La città dei Lettori

Dal 3 al 7 giugno il festival letterario che porta nel capoluogo toscano alcune tra le voci più autorevoli della letteratura italiana e internazionale

Emmanuel Carrère, Kiran Desai, Concita De Gregorio, Csaba dalla Zorza e Lella Costa: sono solo alcuni degli ospiti principali che animeranno la nona edizione de La Città dei Lettori. 

La manifestazione di Fondazione CR Firenze a cura di Associazione Wimbledon APS, con la direzione artistica di Gabriele Ametrano, propone 40 eventi con 75 ospiti in 5 giorni di incontri, presentazioni, talk e reading tra il Teatro della Pergola e Villa Bardini.

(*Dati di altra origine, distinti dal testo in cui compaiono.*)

===== config.mk =====
export PLATFORM = sky130hd
export DESIGN_NAME = preauth_seq
export DESIGN_NICKNAME = d
export VERILOG_FILES = /design/src/rtl/preauth_pkg.sv /design/src/rtl/preauth_tmr.sv /design/src/rtl/preauth_nvreg.sv /design/src/rtl/preauth_seq.sv
export SDC_FILE = /design/constraint.sdc
export NUM_CORES = 1
export LEC_CHECK = 0
export BUFFER_PORTS_ARGS = -buffer_cell sky130_fd_sc_hd__buf_2
export CAP_MARGIN = 20
export CORE_ASPECT_RATIO = 0.75
export CORE_MARGIN = 2
export CORE_UTILIZATION = 49
export CTS_CLUSTER_DIAMETER = 100
export CTS_CLUSTER_SIZE = 24
export DETAILED_ROUTE_END_ITERATION = 8
export PLACE_DENSITY = 0.8
export SYNTH_ARGS = -nofsm -noshare
export SYNTH_HDL_FRONTEND = slang
export SYNTH_HIERARCHICAL = 1
export SYNTH_SLANG_ARGS = --single-unit

===== constraint.sdc =====
create_clock -name clk_i -period 4 [get_ports clk_i]
set_input_delay 0.8 -clock clk_i [delete_from_list [all_inputs] [get_ports clk_i]]
set_output_delay 0.8 -clock clk_i [all_outputs]
set_load 0.03 [all_outputs]

===== src/rtl/preauth_pkg.sv =====
package preauth_pkg;

  typedef enum logic [1:0] {LC_MANUF = 2'd0, LC_ISSUED = 2'd1, LC_INUSE = 2'd2} lc_e;

  typedef enum logic [2:0] {
    E_NONE = 3'd0, E_NOT_ISSUED = 3'd1, E_CRED = 3'd2, E_CERT = 3'd3,
    E_TAMPER = 3'd4, E_TIMEOUT = 3'd5, E_BAD_STATE = 3'd6
  } err_e;

  typedef enum logic [4:0] {
    S_IDLE, S_P_SN, S_P_DER, S_P_MGR, S_P_PUB, S_P_CERT,
    S_A_CRED, S_A_TXC, S_A_RXC, S_A_VER, S_A_RNG, S_A_KEY, S_A_MSG, S_A_MAC,
    S_A_SIGN, S_A_TXS, S_A_HASH, S_A_TXH, S_A_STORE
  } st_e;

  localparam logic [3:0] OP_DERIVE = 4'd1, OP_CRED = 4'd2, OP_VERIFY = 4'd3,
                         OP_RNG = 4'd4, OP_AGREE = 4'd5, OP_MAC = 4'd6,
                         OP_SIGN = 4'd7, OP_HASH = 4'd8, OP_SEAL = 4'd9;
  localparam logic [7:0] TAG_SN = 8'h51, TAG_PUB = 8'hA1, TAG_CERT = 8'hA2,
                         TAG_SIG = 8'hA3, TAG_HASH = 8'hA4;

  function automatic logic [3:0] eng_op(st_e s);
    case (s)
      S_P_DER:   return OP_DERIVE;
      S_A_CRED:  return OP_CRED;
      S_A_VER:   return OP_VERIFY;
      S_A_RNG:   return OP_RNG;
      S_A_KEY:   return OP_AGREE;
      S_A_MAC:   return OP_MAC;
      S_A_SIGN:  return OP_SIGN;
      S_A_HASH:  return OP_HASH;
      S_A_STORE: return OP_SEAL;
      default:   return 4'd0;
    endcase
  endfunction

  function automatic logic [7:0] tx_tag(st_e s);
    case (s)
      S_P_SN:  return TAG_SN;
      S_P_PUB: return TAG_PUB;
      S_A_TXC: return TAG_CERT;
      S_A_TXS: return TAG_SIG;
      S_A_TXH: return TAG_HASH;
      default: return 8'd0;
    endcase
  endfunction

  function automatic logic is_rx(st_e s);
    return (s == S_P_MGR) || (s == S_P_CERT) || (s == S_A_RXC) || (s == S_A_MSG);
  endfunction

  function automatic logic [2:0] step_of(st_e s);
    case (s)
      S_P_SN, S_P_DER, S_P_MGR, S_P_PUB, S_P_CERT: return 3'd7;
      S_A_CRED:                    return 3'd1;
      S_A_TXC, S_A_RXC, S_A_VER:   return 3'd2;
      S_A_RNG, S_A_KEY:            return 3'd3;
      S_A_MSG, S_A_MAC:            return 3'd4;
      S_A_SIGN, S_A_TXS:           return 3'd5;
      S_A_HASH, S_A_TXH, S_A_STORE: return 3'd6;
      default:                     return 3'd0;
    endcase
  endfunction

endpackage


===== src/rtl/preauth_tmr.sv =====
module preauth_tmr #(
  parameter int W = 8
) (
  input  logic         clk_i,
  input  logic         rst_ni,
  input  logic         en_i,
  input  logic         clr_i,
  input  logic [W-1:0] lim_i,
  output logic         hit_o
);
  logic [W-1:0] cnt_q;

  always_ff @(posedge clk_i or negedge rst_ni) begin
    if (!rst_ni)                cnt_q <= '0;
    else if (clr_i)             cnt_q <= '0;
    else if (en_i && !(&cnt_q)) cnt_q <= cnt_q + 1'b1;
  end

  // zero limit disables; >= tolerates a limit lowered mid-count
  assign hit_o = en_i && (lim_i != '0) && (cnt_q >= lim_i - 1'b1);
endmodule


===== src/rtl/preauth_nvreg.sv =====
module preauth_nvreg
  import preauth_pkg::*;
(
  input  logic clk_i,
  input  logic rst_ni,
  input  logic set_pub_i,
  input  logic set_mgr_i,
  input  logic set_cert_i,
  input  logic set_issued_i,
  input  logic set_inuse_i,
  output lc_e  lc_o
);
  lc_e  lc_q;
  logic pub_q, mgr_q, cert_q, cred_q;

  always_ff @(posedge clk_i or negedge rst_ni) begin
    if (!rst_ni) begin
      lc_q   <= LC_MANUF;
      pub_q  <= 1'b0;
      mgr_q  <= 1'b0;
      cert_q <= 1'b0;
      cred_q <= 1'b0;
    end else begin
      if (set_pub_i)  pub_q  <= 1'b1;
      if (set_mgr_i)  mgr_q  <= 1'b1;
      if (set_cert_i) cert_q <= 1'b1;
      if (set_issued_i) lc_q <= LC_ISSUED;
      if (set_inuse_i) begin
        lc_q   <= LC_INUSE;
        cred_q <= 1'b1;
      end
    end
  end

  assign lc_o = lc_q;

  assert_issued_keys_R2: assert property (@(posedge clk_i) disable iff (!rst_ni)
    (lc_q != LC_MANUF) |-> (pub_q && mgr_q && cert_q));
  assert_cred_inuse_R6: assert property (@(posedge clk_i) disable iff (!rst_ni)
    cred_q |-> (lc_q == LC_INUSE));
endmodule


===== src/rtl/preauth_seq.sv =====
module preauth_seq
  import preauth_pkg::*;
#(
  parameter int MSG_CNT = 2,
  parameter int TMO_W   = 8,
  parameter int PER_W   = 16
) (
  input  logic             clk_i,
  input  logic             rst_ni,
  input  logic             prov_i,
  input  logic             auth_i,
  input  logic [TMO_W-1:0] tmo_cfg_i,
  input  logic [PER_W-1:0] per_cfg_i,
  output logic             eng_req_o,
  output logic [3:0]       eng_op_o,
  input  logic             eng_done_i,
  input  logic             eng_ok_i,
  output logic             tx_valid_o,
  output logic [7:0]       tx_data_o,
  input  logic             tx_ready_i,
  input  logic             rx_valid_i,
  output logic             rx_ready_o,
  output logic             permit_o,
  output logic [2:0]       step_o,
  output logic [2:0]       err_o,
  output logic [1:0]       lc_o
);
  localparam int MW = $clog2(MSG_CNT + 1);

  st_e            state_q, state_d;
  err_e           err_q, err_d;
  logic           permit_q, permit_d;
  logic [MW-1:0]  msg_q, msg_d;
  lc_e            lc;
  logic           set_pub, set_mgr, set_cert, set_issued, set_inuse;
  logic           tmo_hit, per_hit, per_en;

  assign eng_req_o  = (eng_op(state_q) != 4'd0);
  assign eng_op_o   = eng_op(state_q);
  assign tx_data_o  = tx_tag(state_q);
  assign tx_valid_o = (tx_tag(state_q) != 8'd0);
  assign rx_ready_o = is_rx(state_q);
  assign per_en     = (state_q == S_IDLE) && (lc != LC_MANUF);

  preauth_tmr #(.W(TMO_W)) i_tmo (
    .clk_i, .rst_ni, .en_i(eng_req_o), .clr_i(state_d != state_q),
    .lim_i(tmo_cfg_i), .hit_o(tmo_hit));

  preauth_tmr #(.W(PER_W)) i_per (
    .clk_i, .rst_ni, .en_i(per_en), .clr_i(!per_en),
    .lim_i(per_cfg_i), .hit_o(per_hit));

  preauth_nvreg i_nv (
    .clk_i, .rst_ni, .set_pub_i(set_pub), .set_mgr_i(set_mgr),
    .set_cert_i(set_cert), .set_issued_i(set_issued), .set_inuse_i(set_inuse),
    .lc_o(lc));

  always_comb begin
    state_d  = state_q;
    err_d    = err_q;
    permit_d = permit_q;
    msg_d    = msg_q;
    {set_pub, set_mgr, set_cert, set_issued, set_inuse} = '0;
    unique case (state_q)
      S_IDLE:
        if (prov_i) begin
          if (lc == LC_MANUF) begin
            state_d = S_P_SN;
            err_d   = E_NONE;
          end else err_d = E_BAD_STATE;
        end else if (auth_i || per_hit) begin
          if (lc == LC_MANUF) err_d = E_NOT_ISSUED;
          else begin
            permit_d = 1'b0;
            err_d    = E_NONE;
            msg_d    = '0;
            // first session has no sealed credential yet
            state_d  = (lc == LC_ISSUED) ? S_A_TXC : S_A_CRED;
          end
        end
      S_P_SN:   if (tx_ready_i) state_d = S_P_DER;
      S_P_DER:  if (eng_done_i) begin state_d = S_P_MGR; set_pub = 1'b1; end
      S_P_MGR:  if (rx_valid_i) begin state_d = S_P_PUB; set_mgr = 1'b1; end
      S_P_PUB:  if (tx_ready_i) state_d = S_P_CERT;
      S_P_CERT: if (rx_valid_i) begin
                  state_d = S_IDLE; set_cert = 1'b1; set_issued = 1'b1;
                end
      S_A_CRED: if (eng_done_i) begin
                  if (eng_ok_i) state_d = S_A_TXC;
                  else begin state_d = S_IDLE; err_d = E_CRED; end
                end
      S_A_TXC:  if (tx_ready_i) state_d = S_A_RXC;
      S_A_RXC:  if (rx_valid_i) state_d = S_A_VER;
      S_A_VER:  if (eng_done_i) begin
                  if (eng_ok_i) state_d = S_A_RNG;
                  else begin state_d = S_IDLE; err_d = E_CERT; end
                end
      S_A_RNG:  if (eng_done_i) state_d = S_A_KEY;
      S_A_KEY:  if (eng_done_i) state_d = S_A_MSG;
      S_A_MSG:  if (rx_valid_i) state_d = S_A_MAC;
      S_A_MAC:  if (eng_done_i) begin
                  if (!eng_ok_i) begin state_d = S_IDLE; err_d = E_TAMPER; end
                  else if (msg_q == MW'(MSG_CNT - 1)) state_d = S_A_SIGN;
                  else begin state_d = S_A_MSG; msg_d = msg_q + 1'b1; end
                end
      S_A_SIGN: if (eng_done_i) state_d = S_A_TXS;
      S_A_TXS:  if (tx_ready_i) state_d = S_A_HASH;
      S_A_HASH: if (eng_done_i) state_d = S_A_TXH;
      S_A_TXH:  if (tx_ready_i) state_d = S_A_STORE;
      S_A_STORE: if (eng_done_i) begin
                  state_d = S_IDLE; permit_d = 1'b1; set_inuse = 1'b1;
                end
      default:  state_d = S_IDLE;
    endcase
    // done in the same cycle as the limit wins
    if (eng_req_o && !eng_done_i && tmo_hit) begin
      state_d = S_IDLE;
      err_d   = E_TIMEOUT;
    end
  end

  always_ff @(posedge clk_i or negedge rst_ni) begin
    if (!rst_ni) begin
      state_q  <= S_IDLE;
      err_q    <= E_NONE;
      permit_q <= 1'b0;
      msg_q    <= '0;
    end else begin
      state_q  <= state_d;
      err_q    <= err_d;
      permit_q <= permit_d;
      msg_q    <= msg_d;
    end
  end

  assign permit_o = permit_q;
  assign step_o   = step_of(state_q);
  assign err_o    = err_q;
  assign lc_o     = lc;

  assert_permit_src_R6: assert property (@(posedge clk_i) disable iff (!rst_ni)
    $rose(permit_q) |-> $past(state_q == S_A_STORE && eng_done_i));
  assert_permit_drop_R6: assert property (@(posedge clk_i) disable iff (!rst_ni)
    (state_q == S_IDLE && (state_d == S_A_CRED || state_d == S_A_TXC)) |=> !permit_o);
  assert_one_port_R12: assert property (@(posedge clk_i) disable iff (!rst_ni)
    $onehot0({eng_req_o, tx_valid_o, rx_ready_o}));
  assert_tx_hold_R12: assert property (@(posedge clk_i) disable iff (!rst_ni)
    (tx_valid_o && !tx_ready_i) |=> (tx_valid_o && $stable(tx_data_o)));
  assert_eng_hold_R12: assert property (@(posedge clk_i) disable iff (!rst_ni)
    (eng_req_o && !eng_done_i && !tmo_hit) |=> (eng_req_o && $stable(eng_op_o)));
  assert_err_no_permit_R13: assert property (@(posedge clk_i) disable iff (!rst_ni)
    (err_q != E_NONE) |-> !permit_o);
  assert_auth_issued_R4: assert property (@(posedge clk_i) disable iff (!rst_ni)
    (step_o inside {[3'd1:3'd6]}) |-> (lc != LC_MANUF));
endmodule


==> flow_metrics.tcl, run 1 <==
set metrics [dict create \
    synth.cell_area_mm2 0.00412 \
    ctsHtreeMaxLevel 2 \
    timing.hold.worst_endpoint "permit_o" \
    synth_fp_nets 569 \
    first_global_vias 3890 \
    total_wirelength_of_the_detailed_routed_design_mm 11.2 \
    regToRegSetupSlack_ns 0.06 \
    timing.slew.headroom_pct 45.0 \
    share_clk_of_total_power_pct 14.0 \
    worst_setup_hold_path_clk_slew_ns 0.08 \
    global_placement_routability_congestion 0.996 \
    postLayoutSetupSlackWorst_ns -0.492 \
    routed_wire_length_per_instance_um 16.4 \
    boundary_pin_count 56 \
    outcome "finished with violations" \
    layout-area-overhead-vs-synth_pct 20.4 \
    comb_power_share_pct 67.0 \
    timing.hold.worst.start "permit_o" \
    critical_path.slowest_cell "or4_4" \
    p_switching_mw 1.22 \
    p_per_area_mw_per_mm2 492 \
    timing_worst_slew_pin_value_ns 0.826 \
    placed_cells 673 \
    crit-reg2reg-capture "i_tmo/cnt_q[4]" \
    cts_buffers 5 \
    clkLatencyLatePin_ns 0.29 \
    initial_core_util_pct 51.3 \
    critical_path.cell_chain "buf_12 -> buf_4 -> or4_1 -> nor4_2 -> xnor2_1 -> ha_1 -> and4_1 -> o311ai_1 -> a31oi_1 -> nor2_1 -> or4b_1 -> a31oi_1 -> nor4_2 -> a311o_1 -> or4_4 -> a211oi_2" \
    static-leakage-power_nw 2.25 \
    ys.warnings.count 6 \
    crit_type "primary input to flip-flop" \
    tritoncts_clock_tree "done" \
    grt_overflow 0 \
    dieArea_mm2 0.00916 \
    first_pass_iters 5 \
    groute.usage.overall_pct 24.4 \
    clock_sinks 37 \
    drt_first_iter_violations 464 \
    crit_path_max_fanout 8 \
    final_max_slew_violation_count 0 \
    antenna_violations_before_repair 0 \
    vias_per_cell 6.15 \
    setup_violations 8 \
    number_of_nets_still_failing_antenna_checks_after_routing 0 \
    finalNonFillerCells 684 \
    drc 0 \
    port_buffers 54 \
    fmax_mhz 223 \
    holdCritPathClass "flip-flop to flip-flop" \
    core_mm2 0.00802 \
    row_count 28 \
    crit-reg2reg-launch "state_q[0]" \
    gate_count_post_synth 501 \
    layout_worst_path_cycle_share_pct 112 \
    min_path_cells 1 \
    fin_skew_ns 0.00761 \
    total_power_mw 2.44 \
    worstRegToRegCells 14 \
    horizontal_die_dimension_um 110 \
    power_frac_seq_pct 19.0 \
    slowest_delay_ns 0.58 \
    setup.worst_path.start_class "primary input" \
    timing.critical_path.to_type "flip-flop" \
    rsz0062_at_grt "yes" \
    grt_pass1_wl_mm 18.5 \
    cp_top_family "simple AND/OR/NAND/NOR gates" \
    detailed_route_via_count 4210 \
    post-route-min-period_ns 4.49 \
    clk_path_buf_depth 2 \
    synth_area_per_cell_um2 8.22 \
    largest_net_degree_at_the_start_of_global_routing 38 \
    fp.dieH_um 83.4 \
    worst_ir_drop_vdd_mv 0.349 \
    layout.nets 646 \
    maxCapViolations 0 \
    number_of_endpoints_with_negative_hold_slack_in_the_final_report 0 \
    fill_cell_total_of_the_finished_layout 677 \
    diode_count 0 \
    timing.critical_path.required_ns 4.21 \
    dp_hpwl_mm 8.25 \
    power_report.internal_total_mw 1.22 \
    power.switching_fraction_pct 50.0 \
    failing_checks "setup timing" \
    root_buffer "clkbuf_8" \
    post_route_cells_drive_above_1_share_pct 26.3 \
    cp_num_buf_inv 2 \
    critPathArrivalTime_ns 4.70 \
]
worst max path at each step:
| stage | startpoint | endpoint | depth (start not counted) |
|---|---|---|---|
| finish | per_cfg_i[1] | i_tmo/cnt_q[4] | 16 |
| global route | per_cfg_i[1] | i_tmo/cnt_q[4] | 16 |
| CTS | per_cfg_i[4] | i_tmo/cnt_q[4] | 19 |
| detailed placement | per_cfg_i[0] | i_tmo/cnt_q[4] | 19 |
| global placement | per_cfg_i[1] | i_tmo/cnt_q[4] | 20 |
| floorplan | per_cfg_i[1] | i_tmo/cnt_q[4] | 19 |
worst register-to-register path: cells and delay by family (launching register included):
family,cells,cell delay [ns]
adders and majority gates,1,0.20
and+or+nand+nor,6,2.05
AOI/OAI and AO/OA,5,1.02
DFF,1,0.38
buffers and inverters,2,0.22
cells in the final DEF, fill, tap and decap left out, types with 16 or more instances in the layout:
| master | instances |
|---|---|
| nand3_1 | 16 |
| nand2_1 | 33 |
| nor2b_1 | 22 |
| o21ai_0 | 19 |
| inv_1 | 16 |
| ha_1 | 35 |
| nor2_1 | 46 |
| buf_2 | 50 |
| dfrtp_1 | 37 |
| buf_4 | 46 |
| a21oi_1 | 34 |
final cells by class:
class	count	area [um2]	area share [%]
clock buffer	7	86.3	1.74
clock inverter	1	30.0	0.606
inverter	20	95.1	1.92
multi-input combinational	414	3040	61.3
sequential	37	926	18.7
tap	105	131	2.65
timing repair buffer	100	649	13.1
power groups by stage:
stage	sequential, mW	combinational [mW]	clock [mW]
5_1_grt	0.470	1.77	0.365
6_report	0.463	1.63	0.342
2_1_floorplan	0.516	1.16	0
4_1_cts	0.462	1.65	0.343
3_3_place_gp	0.465	1.54	0
3_5_place_dp	0.469	1.60	0
layer usage:
layer	wire length, um	vias to the layer above	track usage [%]
met5	0	-	0
met4	227	0	3.34
met3	926	28	5.65
met2	5260	188	37.9
met1	4790	1977	35.2
li1	-	2017	-
metrics by stage:
step                area (um2)  TNS, ns  setup slack, ns  util (%)  hold slack, ns
floorplan                 4190    -4.06           -0.552         -           0.501
global placement          4740    -6.22           -0.802      59.0           0.462
detailed placement        4740    -8.20           -0.984      59.0           0.469
CTS                       4910    -4.60           -0.616      61.3           0.498
global route              4960    -5.38           -0.733      61.8           0.530
finish                    4960    -3.61           -0.492      61.8           0.493
sequential cells by signal (all words and copies together) (netlist names):
register and flops:
i_per/cnt_q 16, i_nv/lc_o 2, i_tmo/cnt_q 8, permit_o 1, state_q 5, msg_q 2
err_o 3
what timing repair did:
item,in CTS,in global routing
pin swaps,10,6
buffers inserted,2,2
resized for setup,11,7
endpoints found under the setup margin,8,11
hold buffers,0,0
endpoints found under the hold margin,0,0
(Power assumes the default switching activity.)
==> inputs of run 2 (changes only) <==
--- a/config.mk
+++ b/config.mk
@@ -13,7 +13,7 @@
 export CTS_CLUSTER_DIAMETER = 100
 export CTS_CLUSTER_SIZE = 24
 export DETAILED_ROUTE_END_ITERATION = 8
-export PLACE_DENSITY = 0.8
+export PLACE_DENSITY = 0.78
 export SYNTH_ARGS = -nofsm -noshare
 export SYNTH_HDL_FRONTEND = slang
 export SYNTH_HIERARCHICAL = 1
==> constraint.sdc (replaced) <==
create_clock -name clk_i -period 5.5 [get_ports clk_i]
set_input_delay 1.1 -clock clk_i [delete_from_list [all_inputs] [get_ports clk_i]]
set_output_delay 1.1 -clock clk_i [all_outputs]
set_load 0.03 [all_outputs]
==> flow_metrics.tcl, run 2 (same netlist as run 1, synthesis figures left out) <==
set metrics [dict create \
    outcome "completed" \
    reg.largest.list "i_per/cnt_q (16), i_tmo/cnt_q (8), state_q (5)" \
    final_max_slew_violation_count 0 \
    finalNonFillerCells 652 \
    layout-area-overhead-vs-synth_pct 11.4 \
    first_pass_iters 5 \
    drt_first_iter_violations 339 \
    timing.slew.headroom_pct 46.0 \
    worst_hold_slack_ns 0.497 \
    busiest_layer_in_global_routing "met2" \
    timing.critical_path.required_ns 5.69 \
    tritoncts_clock_tree "done" \
    number_of_endpoints_with_negative_hold_slack_in_the_final_report 0 \
    ctsHtreeMaxLevel 2 \
    mostFrequentLayoutCells "54 x buf_2, 46 x nor2_1, 37 x a21oi_1, 37 x dfrtp_1, 36 x ha_1" \
    core_mm2 0.00802 \
    timing_worst_slew_pin_value_ns 0.811 \
    worst_ir_drop_vdd_mv 0.314 \
    dp_hpwl_mm 7.91 \
    diode_count 0 \
    fill_cell_total_of_the_finished_layout 759 \
    grt_overflow 0 \
    final_area_mm2 0.00459 \
    global_placement_routability_congestion 0.980 \
    root_buffer "clkbuf_8" \
    layout.nets 614 \
    min_path_cells 1 \
    antenna_violations_before_repair 0 \
    ctsHoldBuffers 0 \
    post_dp_cell_area_mm2 0.00446 \
    maxCapViolations 0 \
    grt_pass1_wl_mm 17.4 \
    dieArea_mm2 0.00916 \
    setup_violations 0 \
    globalRouteMet3Util_pct 4.47 \
    drc 0 \
    detailed_route_via_count 3992 \
    regMostFlops "i_per/cnt_q" \
    vias_per_cell 6.12 \
    groute.usage.overall_pct 23.0 \
    routed_wire_length_per_instance_um 15.8 \
    clock_sinks 37 \
    largest_net_degree_at_the_start_of_global_routing 38 \
    clkLatencyLatePin_ns 0.29 \
    cts_setup_buffers 0 \
    initial_core_util_pct 51.3 \
    total_wirelength_of_the_detailed_routed_design_mm 10.3 \
    layout_worst_path_cycle_share_pct 91.9 \
    fin_tns_setup_ns 0 \
    row_count 28 \
    timing.critical_path.to_type "flip-flop" \
    worstRegToRegCells 15 \
    placed_cells 644 \
    post-route-min-period_ns 5.06 \
    largest_register_ffs 16 \
    met2_global_route_usage_pct 35.5 \
    critical_path.cell_chain "buf_2 -> inv_1 -> ha_1 -> nor3b_2 -> nand3_1 -> or3_1 -> xor2_1 -> ha_1 -> nand4_1 -> nor3_2 -> o311ai_0 -> a31oi_1 -> nor2_1 -> or4b_1 -> a31oi_1 -> nor4_2 -> a311o_1 -> or4_4 -> a211oi_1" \
    rsz0062_at_grt "no" \
    clk_path_buf_depth 2 \
    p_per_area_mw_per_mm2 370 \
    grt.met1_usage_pct 32.8 \
    cts_buffers 5 \
    critPathArrivalTime_ns 5.25 \
    fmax_mhz 198 \
    setup.worst_path.start_class "primary input" \
    holdCritPathClass "flip-flop to flip-flop" \
    crit_path_max_fanout 8 \
    fp.dieH_um 83.4 \
    critical_path.slowest_cell "or4_4" \
    crit_type "primary input to flip-flop" \
    first_global_vias 3744 \
    fin_skew_ns 0.00674 \
    boundary_pin_count 56 \
    static-leakage-power_nw 2.07 \
    post_route_cells_drive_above_1_share_pct 19.6 \
    port_buffers 54 \
    worst_setup_hold_path_clk_slew_ns 0.08 \
    number_of_nets_still_failing_antenna_checks_after_routing 0 \
    layout_commonest_cell "buf_2" \
    slowest_delay_ns 0.58 \
    total_power_mw 1.70 \
    horizontal_die_dimension_um 110 \
]
[run 2: cell types whose count changed in the layout (fill, tap and decap cells not counted), moves of 3 or more]
cell	delta
buf_6	-3
buf_4	-32
a21oi_1	+3
buf_2	+4
a21oi_2	-3
[run 2: final cells by class]
type	count	area (um2)	share of cell area [%]
flip-flops and latches	37	926	20.2
well taps	105	131	2.86
inverters	20	75.1	1.64
clock buffers	7	86.3	1.88
clock inverters	1	30.0	0.655
repair buffers	68	375	8.18
multi-input cells	414	2960	64.6
[run 2: worst paths after layout]
check / start / slack [ns] / end
max reg2reg: state_q[1] / 1.03 / i_tmo/cnt_q[4]
min reg2reg: permit_o / 0.50 / permit_o
max: per_cfg_i[0] / 0.44 / i_tmo/cnt_q[4]
max in group asynchronous: rst_ni / 4.09 / msg_q[1]
min in group asynchronous: rst_ni / 0.90 / i_per/cnt_q[4]
min: permit_o / 0.50 / permit_o
[run 2: where the power goes]
group	switching, mW	leakage (nW)	internal (mW)
combinational	0.726	1.51	0.386
sequential	0.0289	0.503	0.309
clock	0.0981	0.0585	0.148
[run 2: metal layers]
metal | part of all wire, % | wire length (um)
met1 | 46 | 4740
met2 | 46 | 4760
met3 | 6.4 | 658
met4 | 1.5 | 150
met5 | 0 | 0
[run 2: critical path, delay by kind of cell]
kind | cells | cell delay [ns]
AND/OR/NAND/NOR | 9 | 2.20
AO/OA/AOI/OAI | 5 | 1.16
adder cells (fa/ha/maj) | 2 | 0.44
buffers and inverters | 2 | 0.18
XOR/XNOR | 1 | 0.16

Tra i focus 2026, la sinergia culturale e ideale con la mostra fotografica in corso a Villa Bardini “Firenze ’50 ’60 ’70”- a ingresso gratuito per tutti i partecipanti al festival-, con appuntamenti di approfondimento dedicati a quel periodo di creatività internazionale che ha reso il capoluogo toscano portavoce di idee innovative per la moda, il teatro e le arti. Centrali anche il benessere e lo sport, con l’intento di coinvolgere ancora più lettori e lettrici dai gusti e passioni molteplici.

Il festival si inaugura il 3 giugno alle ore 21 al Teatro della Pergola con una serata d'eccezione dedicata a Emmanuel Carrère, in dialogo con Valerio Aiolli. Lo scrittore francese — uno degli autori più amati e seguiti dal pubblico italiano — presenta Kolchoz (Adelphi), il suo libro più intimo e insieme più corale: un grande romanzo familiare che intreccia la morte della madre Hélène Carrère d'Encausse — storica dell'Unione Sovietica e segretaria perpetua dell'Académie française — con le radici russe e georgiane della famiglia, quattro generazioni ricostruite attraverso archivi, ricordi e una lingua capace di tenere insieme memoria, cronaca e confessione. Vincitore del Prix Médicis 2025, Kolchoz è anche una riflessione sull'Europa e sulla Russia dopo l'invasione dell'Ucraina: la genealogia privata diventa chiave per leggere il Novecento e il presente.

Dal 4 al 7 giugno, a Villa Bardini (ingresso da Costa San Giorgio 2), il festival si snoda in una sequenza di incontri di altissimo livello. Tra gli eventi più attesi, venerdì 5 giugno alle 18.30, dopo i saluti istituzionali, la Terrazza di Villa Bardini ospiterà il primo appuntamento pubblico con i cinque finalisti del Premio Strega dopo la selezione ufficiale, insieme a Roberta Scorranese, un momento diventato ormai un rito del festival e molto atteso dagli appassionati.

La chiusura, domenica 7 giugno alle 18.30, è nel segno dei 200 anni dalla nascita di Carlo Collodi. Lella Costa leggerà alcuni  passi del libro Pinocchio. Il capolavoro della letteratura, oggi tra i libri più tradotti nel mondo, affronta profondità universali: la bugia come fake news, la disobbedienza come atto di crescita, la verità come sola via alla salvezza. Al Festival La città dei lettori questa lettura unisce anche idealmente i due festival letterari di Villa Bardini, entrambi con la chiusura del programma dedicata alla storia di crescita del burattino e poi bambino Pinocchio.

Ingresso libero con prenotazione obbligatoria.